FAB performance correlated negatively with age (rho= 0.348; p=0.012), and positively with educational level (rho=0.516; p<0.001) and with MMSE performance (rho=0.627; p<0.001) (Fig 2).
Executive functioning as assessed by FAB did not differ between BM and HS groups in the present study. This result contrasts with the hypothesis that plastic changes in the frontal lobe following focal dystonia would be associated with impaired executive function in these patients19.
The studies assessing cognition in dystonia have conflicting results. While Jahanshahi et al. demonstrated that patients with idiopathic dystonia did not present deficits in executive function or working memory12, Scott et al. observed significant deficits in attentional-executive cognitive domains13. Despite the small number of patients in both studies, most patients assessed by Scott et al. had generalized dystonia13, while the sample of Jahanshahi et al. was more heterogeneous12. Vermilion et al. found that patients with cervical dystonia with tremor had more cognitive impairment in tasks requiring attention20, while patients with cervical dystonia without tremor had more impairment in executive function21. Thus, it is possible that patients with different types of dystonia differ in their cognitive functioning.
Previous studies have suggested cut-off scores on the FAB for screening dysexecutive syndromes. Slachevsky et al. showed that a cut-off score of 12 was optimal to discriminate frontotemporal dementia from Alzheimer's disease22. Appollonio et al. suggested that FAB scores equal or lower than 13.5 could be considered abnormal in an Italian population23. In our study, the mean values in FAB (12.3±4.9 and 12.8±3.5 for BM and HS, respectively) were low and in the cut-off range as reported in these previous studies, and similar to the scores observed by Beato et al. in cognitively healthy Brazilian elderly16. However, no patient presented a performance on MMSE suggestive of cognitive decline or dementia.
Dubois et al. did not find any correlation between MMSE and FAB15. These authors explained this result by stating that MMSE was not sensitive for impairment in executive functions.

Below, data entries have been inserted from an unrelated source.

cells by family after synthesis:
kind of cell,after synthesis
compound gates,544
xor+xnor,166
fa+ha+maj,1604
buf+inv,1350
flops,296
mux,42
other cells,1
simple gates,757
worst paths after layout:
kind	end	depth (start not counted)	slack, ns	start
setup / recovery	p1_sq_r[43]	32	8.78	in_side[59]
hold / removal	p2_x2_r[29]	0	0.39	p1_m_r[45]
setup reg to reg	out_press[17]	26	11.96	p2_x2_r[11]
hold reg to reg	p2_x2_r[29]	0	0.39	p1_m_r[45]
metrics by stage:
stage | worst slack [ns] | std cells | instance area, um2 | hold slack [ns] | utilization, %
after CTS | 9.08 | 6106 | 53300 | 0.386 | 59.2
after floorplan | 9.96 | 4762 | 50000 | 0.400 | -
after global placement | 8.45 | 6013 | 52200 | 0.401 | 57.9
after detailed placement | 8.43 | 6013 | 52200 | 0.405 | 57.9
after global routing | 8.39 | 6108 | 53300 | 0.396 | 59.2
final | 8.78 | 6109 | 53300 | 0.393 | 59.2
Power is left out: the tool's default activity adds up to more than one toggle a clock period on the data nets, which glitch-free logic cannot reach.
## src/mfb_pkg.sv

```systemverilog
package mfb_pkg;

   // Screen geometry and scanout timing.
   localparam int SCREEN_WIDTH  = 160;
   localparam int SCREEN_HEIGHT = 120;
   localparam int ROW_REPEAT    = 3;
   localparam int TOP_BLANK     = 96;
   localparam int LINE_BYTES    = 21;

   localparam int ROW_BYTES    = (SCREEN_WIDTH + 7) / 8;
   localparam int STORE_BYTES  = ROW_BYTES * SCREEN_HEIGHT;
   localparam int IMAGE_END    = TOP_BLANK + SCREEN_HEIGHT * ROW_REPEAT;
   localparam int COUNT_MAX    = 1023;

   localparam int ADDR_W  = $clog2(STORE_BYTES);
   localparam int ROW_W   = (SCREEN_HEIGHT > 1) ? $clog2(SCREEN_HEIGHT) : 1;
   localparam int BYTE_W  = (ROW_BYTES > 1) ? $clog2(ROW_BYTES) : 1;
   localparam int K_W     = $clog2(LINE_BYTES);
   localparam int REP_W   = $clog2(ROW_REPEAT + 1);
   localparam int COORD_W = 10;
   localparam int CNT_W   = 10;

   // Command codes carried in the input tuser.
   typedef enum logic [2:0] {
      ACT_PIXEL  = 3'd0,
      ACT_FILL   = 3'd1,
      ACT_RECT   = 3'd2,
      ACT_CLEAR  = 3'd3,
      ACT_COLORS = 3'd4,
      ACT_TICK   = 3'd5,
      ACT_FRAME  = 3'd6,
      ACT_NONE   = 3'd7
   } action_type;

   // Result status codes.
   localparam logic [1:0] STS_OK        = 2'd0;
   localparam logic [1:0] STS_FIRST_BAD = 2'd1;
   localparam logic [1:0] STS_LAST_BAD  = 2'd2;
   localparam logic [1:0] STS_COLOR_BAD = 2'd3;

   // Controller to datapath commands.
   typedef struct packed {
      logic load;
      logic fill_step;
      logic rect_rd;
      logic rect_wr;
      logic color_step;
      logic scan_rd;
      logic scan_next;
      logic scan_show;
   } cmd_type;

   // Datapath to controller status.
   typedef struct packed {
      logic fill_end;
      logic rect_empty;
      logic rect_done;
      logic color_bad;
      logic color_end;
      logic scan_end;
   } sts_type;

endpackage

```

## src/mfb_ctrl.sv

```systemverilog
module mfb_ctrl (
   input  logic             clock,
   input  logic             reset,
   input  logic             req_tvalid,
   output logic             req_tready,
   input  logic [2:0]       req_action,
   output logic             rsp_tvalid,
   input  logic             rsp_tready,
   output mfb_pkg::cmd_type cmd,
   input  mfb_pkg::sts_type sts
);
   import mfb_pkg::*;

   typedef enum logic [8:0] {
      S_CLEAR    = 9'b000000001,
      S_IDLE     = 9'b000000010,
      S_RECT_RD  = 9'b000000100,
      S_RECT_WR  = 9'b000001000,
      S_FILL     = 9'b000010000,
      S_COLOR    = 9'b000100000,
      S_SCAN_RD  = 9'b001000000,
      S_SCAN_OUT = 9'b010000000,
      S_RESP     = 9'b100000000
   } state_type;

   state_type state_ff, state_in;
   action_type act;

   assign act = action_type'(req_action);

   // Next state and command decode.
   always_comb begin
      state_in   = state_ff;
      cmd        = '0;
      req_tready = 1'b0;
      rsp_tvalid = 1'b0;
      unique case (state_ff)
         S_CLEAR: begin
            cmd.fill_step = 1'b1;
            if (sts.fill_end) state_in = S_IDLE;
         end
         S_IDLE: begin
            req_tready = 1'b1;
            if (req_tvalid) begin
               cmd.load = 1'b1;
               unique case (act)
                  ACT_PIXEL, ACT_RECT, ACT_CLEAR: state_in = S_RECT_RD;
                  ACT_FILL:                       state_in = S_FILL;
                  ACT_COLORS:                     state_in = S_COLOR;
                  ACT_TICK:                       state_in = S_SCAN_RD;
                  default:                        state_in = S_RESP;
               endcase
            end
         end
         S_RECT_RD: begin
            if (sts.rect_empty) begin
               state_in = S_RESP;
            end else begin
               cmd.rect_rd = 1'b1;
               state_in    = S_RECT_WR;
            end
         end
         S_RECT_WR: begin
            cmd.rect_wr = 1'b1;
            state_in    = sts.rect_done ? S_RESP : S_RECT_RD;
         end
         S_FILL: begin
            cmd.fill_step = 1'b1;
            if (sts.fill_end) state_in = S_RESP;
         end
         S_COLOR: begin
            if (sts.color_bad) begin
               state_in = S_RESP;
            end else begin
               cmd.color_step = 1'b1;
               if (sts.color_end) state_in = S_RESP;
            end
         end
         S_SCAN_RD: begin
            cmd.scan_rd = 1'b1;
            state_in    = S_SCAN_OUT;
         end
         S_SCAN_OUT: begin
            cmd.scan_show = 1'b1;
            rsp_tvalid    = 1'b1;
            if (rsp_tready) begin
               cmd.scan_next = 1'b1;
               state_in      = sts.scan_end ? S_IDLE : S_SCAN_RD;
            end
         end
         S_RESP: begin
            rsp_tvalid = 1'b1;
            if (rsp_tready) state_in = S_IDLE;
         end
         default: state_in = S_IDLE;
      endcase
   end

   always_ff @(posedge clock) begin
      if (reset) state_ff <= S_CLEAR;
      else       state_ff <= state_in;
   end

endmodule

```
--- src/hdl/lctd_front.sv ---
`timescale 1ns / 1ps
// ----------------------------------------------------------------------------
// lctd_front - input beat acceptance and spike rejection
// Drops samples while the probe is off, runs the confidence-count spike
// filter and pushes tare / sample commands into the queue.
// ----------------------------------------------------------------------------
module lctd_front (
  input  logic              clk_i,
  input  logic              rst_ni,
  input  lctd_pkg::cfg_t    cfg_i,
  input  logic              in_valid_i,
  output logic              in_stall_o,
  input  lctd_pkg::in_item_t in_data_i,
  input  logic              q_full_i,
  output logic              q_push_o,
  output lctd_pkg::cmd_t    q_data_o
);
  import lctd_pkg::*;

  logic signed [31:0] prev_q, prev_d;
  logic [3:0]         conf_q, conf_d;

  logic               accept;
  logic               is_tare;
  logic signed [32:0] jump;
  logic [32:0]        jump_abs;
  logic               is_spike;
  logic [3:0]         conf_dec;
  logic [4:0]         conf_inc;
  logic               replace;

  assign in_stall_o = q_full_i;
  assign accept     = in_valid_i && !q_full_i;
  assign is_tare    = (in_data_i.action == ACTION_TARE);
  assign q_push_o   = accept && (is_tare || cfg_i.probe_enable);

  always_comb begin
    jump     = {in_data_i.sample_value[31], in_data_i.sample_value} - {prev_q[31], prev_q};
    jump_abs = jump[32] ? 33'(-jump) : 33'(jump);
    is_spike = jump_abs > {2'b00, cfg_i.jump_limit};
    conf_dec = (conf_q == 4'd0) ? 4'd0 : conf_q - 4'd1;
    conf_inc = {1'b0, conf_q} + 5'd1;
    replace  = 1'b0;
    prev_d   = prev_q;
    if (is_spike) begin
      conf_d = conf_dec;
      // count still positive: hold on to the last good sample
      if (conf_dec != 4'd0) begin
        replace = 1'b1;
      end else begin
        prev_d = in_data_i.sample_value;
      end
    end else begin
      prev_d = in_data_i.sample_value;
      conf_d = (conf_inc > {1'b0, cfg_i.max_confidence}) ? cfg_i.max_confidence
                                                         : conf_inc[3:0];
    end
  end

  always_comb begin
    q_data_o.tare           = is_tare;
    q_data_o.used_sample    = replace ? prev_q : in_data_i.sample_value;
    q_data_o.spike_replaced = replace;
  end

  always_ff @(posedge clk_i or negedge rst_ni) begin
    if (!rst_ni) begin
      prev_q <= '0;
      conf_q <= '0;
    end else if (q_push_o && !is_tare) begin
      prev_q <= prev_d;
      conf_q <= conf_d;
    end
  end

  // a replaced sample always leaves a positive count behind
  a_replace_count: assert property (@(posedge clk_i) disable iff (!rst_ni)
    q_push_o && !is_tare && replace |=> conf_q != 4'd0)
    else $error("spike replaced with zero confidence count");

endmodule

--- src/hdl/lctd_queue.sv ---
`timescale 1ns / 1ps
// ----------------------------------------------------------------------------
// lctd_queue - short command queue between front and back
// Flop-based FIFO so each side can stall on its own.
// ----------------------------------------------------------------------------
module lctd_queue (
  input  logic           clk_i,
  input  logic           rst_ni,
  input  logic           push_i,
  input  lctd_pkg::cmd_t push_data_i,
  output logic           full_o,
  input  logic           pop_i,
  output lctd_pkg::cmd_t pop_data_o,
  output logic           valid_o
);
  import lctd_pkg::*;

  cmd_t              entry_q [QUEUE_DEPTH];
  logic [QPTR_W-1:0] wr_ptr_q, rd_ptr_q;
  logic [QCNT_W-1:0] count_q;

  localparam logic [QPTR_W-1:0] PTR_LAST = QPTR_W'(QUEUE_DEPTH - 1);
  localparam logic [QCNT_W-1:0] CNT_FULL = QCNT_W'(QUEUE_DEPTH);

  assign full_o     = (count_q == CNT_FULL);
  assign valid_o    = (count_q != '0);
  assign pop_data_o = entry_q[rd_ptr_q];

  always_ff @(posedge clk_i) begin
    if (push_i) begin
      entry_q[wr_ptr_q] <= push_data_i;
    end
  end

  always_ff @(posedge clk_i or negedge rst_ni) begin
    if (!rst_ni) begin
      wr_ptr_q <= '0;
      rd_ptr_q <= '0;
      count_q  <= '0;
    end else begin
      if (push_i) begin
        wr_ptr_q <= (wr_ptr_q == PTR_LAST) ? '0 : wr_ptr_q + QPTR_W'(1);
      end
      if (pop_i) begin
        rd_ptr_q <= (rd_ptr_q == PTR_LAST) ? '0 : rd_ptr_q + QPTR_W'(1);
      end
      if (push_i && !pop_i) begin
        count_q <= count_q + QCNT_W'(1);
      end else if (pop_i && !push_i) begin
        count_q <= count_q - QCNT_W'(1);
      end
    end
  end

  a_no_overflow: assert property (@(posedge clk_i) disable iff (!rst_ni)
    !(push_i && full_o))
    else $error("queue push while full");

  a_no_underflow: assert property (@(posedge clk_i) disable iff (!rst_ni)
    !(pop_i && !valid_o))
    else $error("queue pop while empty");

endmodule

By contrast, our study showed significant correlation between FAB and MMSE. This feature was also reported by Lipton et al.24 and Beato et al.16. Maybe educational level can interfere in the performance in the FAB as it occurs with the MMSE. However, this hypothesis could not explain the findings from Lipton et al., as their sample did not differ in educational level from the one evaluated by Dubois et al. In this former study, the authors suggested that mental flexibility, motor programming, and environmental autonomy were more sensitive to executive dysfunction than total FAB score24.
In our study, FAB scores were also influenced by age, but this could be explained by the fact that old people in Brazil had less opportunity of formal education. Indeed, educational level and age correlated negatively (data not shown).

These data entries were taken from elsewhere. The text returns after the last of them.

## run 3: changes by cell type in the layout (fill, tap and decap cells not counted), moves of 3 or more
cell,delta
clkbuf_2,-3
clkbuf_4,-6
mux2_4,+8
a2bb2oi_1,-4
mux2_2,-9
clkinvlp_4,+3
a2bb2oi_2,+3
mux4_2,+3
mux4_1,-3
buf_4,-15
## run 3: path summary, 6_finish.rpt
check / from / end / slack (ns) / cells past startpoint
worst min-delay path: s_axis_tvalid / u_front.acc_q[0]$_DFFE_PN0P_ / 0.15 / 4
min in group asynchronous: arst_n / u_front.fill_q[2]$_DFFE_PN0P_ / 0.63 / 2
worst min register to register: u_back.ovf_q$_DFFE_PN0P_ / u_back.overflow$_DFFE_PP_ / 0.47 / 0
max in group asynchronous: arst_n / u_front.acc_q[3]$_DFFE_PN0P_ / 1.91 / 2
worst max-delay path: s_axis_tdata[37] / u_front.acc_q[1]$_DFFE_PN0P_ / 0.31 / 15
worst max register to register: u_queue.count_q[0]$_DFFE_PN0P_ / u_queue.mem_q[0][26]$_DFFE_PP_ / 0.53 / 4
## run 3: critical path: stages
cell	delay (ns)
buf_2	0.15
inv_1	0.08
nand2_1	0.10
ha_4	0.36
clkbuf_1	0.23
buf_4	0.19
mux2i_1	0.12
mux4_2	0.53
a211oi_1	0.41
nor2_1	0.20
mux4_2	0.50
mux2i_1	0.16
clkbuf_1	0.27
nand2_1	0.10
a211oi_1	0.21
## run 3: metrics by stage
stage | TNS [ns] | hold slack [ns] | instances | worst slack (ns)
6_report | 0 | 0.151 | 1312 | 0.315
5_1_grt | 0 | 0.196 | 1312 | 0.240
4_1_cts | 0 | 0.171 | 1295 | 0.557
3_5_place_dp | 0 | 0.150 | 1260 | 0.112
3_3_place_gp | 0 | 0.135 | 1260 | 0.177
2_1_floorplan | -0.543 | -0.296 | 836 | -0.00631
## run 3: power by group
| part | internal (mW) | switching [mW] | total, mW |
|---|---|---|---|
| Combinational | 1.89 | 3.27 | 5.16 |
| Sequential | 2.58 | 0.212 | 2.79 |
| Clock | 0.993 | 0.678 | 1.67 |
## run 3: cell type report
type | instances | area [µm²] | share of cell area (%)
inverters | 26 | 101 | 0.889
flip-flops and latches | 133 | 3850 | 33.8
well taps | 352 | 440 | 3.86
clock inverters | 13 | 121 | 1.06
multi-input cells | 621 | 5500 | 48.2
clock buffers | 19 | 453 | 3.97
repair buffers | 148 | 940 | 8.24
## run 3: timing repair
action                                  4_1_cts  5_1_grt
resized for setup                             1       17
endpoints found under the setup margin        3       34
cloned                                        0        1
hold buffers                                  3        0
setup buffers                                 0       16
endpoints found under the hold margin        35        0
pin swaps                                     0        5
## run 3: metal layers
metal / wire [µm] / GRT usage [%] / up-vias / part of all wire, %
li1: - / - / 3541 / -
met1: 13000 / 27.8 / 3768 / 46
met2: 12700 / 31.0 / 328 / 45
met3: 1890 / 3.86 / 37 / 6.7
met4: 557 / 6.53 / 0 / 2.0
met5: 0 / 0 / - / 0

Although the worse performance in this Brazilian sample may be partially explained by the significant influence exerted by education on the FAB, scores in the battery could also be predicted by the performance in a general test of cognition, such as the MMSE. Further work must investigate the diagnostic accuracy of the FAB in specific populations with low levels of education.
In conclusion, executive function as assessed by FAB was not disturbed in BM. The performance on FAB correlates with educational level and MMSE.
1. Carvalho Aguiar PM, Ozelius LJ. Classification and genetics of dystonia. Lancet Neurol 2002;1:316-325. [ Links ]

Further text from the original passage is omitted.